What to work on
When you reach the records, transcribe each one exactly.

Source data
From an optimization exercise on the open Yosys and OpenROAD flow, aimed at small area and a short achievable clock period; shortcuts taken in it are not production practice.
RTL that was checked went through simulation tests only; none was proved equivalent to the original.
For runs 1, 2 and 4, only the layout was checked, not whether the RTL still works.
Power and IR drop assume default switching activity.

**design/flow/flow/run.sh**
```bash
#!/bin/bash
# Standard layout (standard.sh) with two changes:
#  - port buffers are buf_1 cells (the resizer upsizes those that need it)
#  - the resizer's setup repair aims for SETUP_SLACK_MARGIN of slack
set -euo pipefail
export SETUP_SLACK_MARGIN=19.05
export BUFFER_PORTS_ARGS="-buffer_cell sky130_fd_sc_hd__buf_1"
bash standard.sh > standard.log 2>&1
```
**design/flow/standard.sh**
```bash
#!/bin/bash
# synth_recipe.tcl (not shown) runs the flow's synth.tcl, then flattens the netlist and writes it again
# the make line also repeats each setting of config.mk as NAME=value (left out here)
make -C /OpenROAD-flow-scripts/flow DESIGN_CONFIG=/design/flow/config.mk WORK_HOME=/design/flow/orfs CLKGATE_MAP_FILE= SYNTH_SCRIPT=/design/flow/synth_recipe.tcl "${@:-finish}"
```
**design/flow/config.mk**
```make
export PLATFORM = sky130hd
export DESIGN_NAME = elem_combine
export DESIGN_NICKNAME = elem_combine
export VERILOG_FILES = /design/flow/design.v
export SDC_FILE = /design/flow/constraint.sdc
export NUM_CORES = 4
export LEC_CHECK = 0
export ABC_AREA = 1
export CAP_MARGIN = 20
export CORE_MARGIN = 2
export CORE_UTILIZATION = 60
export CTS_CLUSTER_DIAMETER = 100
export CTS_CLUSTER_SIZE = 24
export PLACE_DENSITY = 0.7
export SLEW_MARGIN = 20
```
**design/flow/constraint.sdc**
```tcl
create_clock -name core_clock -period 25.0 [get_ports {clk}]
set_input_delay 5.0000 -clock core_clock [delete_from_list [all_inputs] [get_ports {clk}]]
set_output_delay 5.0000 -clock core_clock [all_outputs]
set_load 0.01 [all_outputs]
```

Worked solution
From an optimization exercise on the open Yosys and OpenROAD flow, aimed at small area and a short achievable clock period; shortcuts taken in it are not production practice.
RTL that was checked went through simulation tests only; none was proved equivalent to the original.
For runs 1, 2 and 4, only the layout was checked, not whether the RTL still works.
Power and IR drop assume default switching activity.

**design/flow/flow/run.sh**
```bash
#!/bin/bash
# Standard layout (standard.sh) with two changes:
#  - port buffers are buf_1 cells (the resizer upsizes those that need it)
#  - the resizer's setup repair aims for SETUP_SLACK_MARGIN of slack
set -euo pipefail
export SETUP_SLACK_MARGIN=19.05
export BUFFER_PORTS_ARGS="-buffer_cell sky130_fd_sc_hd__buf_1"
bash standard.sh > standard.log 2>&1
```
**design/flow/standard.sh**
```bash
#!/bin/bash
# synth_recipe.tcl (not shown) runs the flow's synth.tcl, then flattens the netlist and writes it again
# the make line also repeats each setting of config.mk as NAME=value (left out here)
make -C /OpenROAD-flow-scripts/flow DESIGN_CONFIG=/design/flow/config.mk WORK_HOME=/design/flow/orfs CLKGATE_MAP_FILE= SYNTH_SCRIPT=/design/flow/synth_recipe.tcl "${@:-finish}"
```
**design/flow/config.mk**
```make
export PLATFORM = sky130hd
export DESIGN_NAME = elem_combine
export DESIGN_NICKNAME = elem_combine
export VERILOG_FILES = /design/flow/design.v
export SDC_FILE = /design/flow/constraint.sdc
export NUM_CORES = 4
export LEC_CHECK = 0
export ABC_AREA = 1
export CAP_MARGIN = 20
export CORE_MARGIN = 2
export CORE_UTILIZATION = 60
export CTS_CLUSTER_DIAMETER = 100
export CTS_CLUSTER_SIZE = 24
export PLACE_DENSITY = 0.7
export SLEW_MARGIN = 20
```
**design/flow/constraint.sdc**
```tcl
create_clock -name core_clock -period 25.0 [get_ports {clk}]
set_input_delay 5.0000 -clock core_clock [delete_from_list [all_inputs] [get_ports {clk}]]
set_output_delay 5.0000 -clock core_clock [all_outputs]
set_load 0.01 [all_outputs]
```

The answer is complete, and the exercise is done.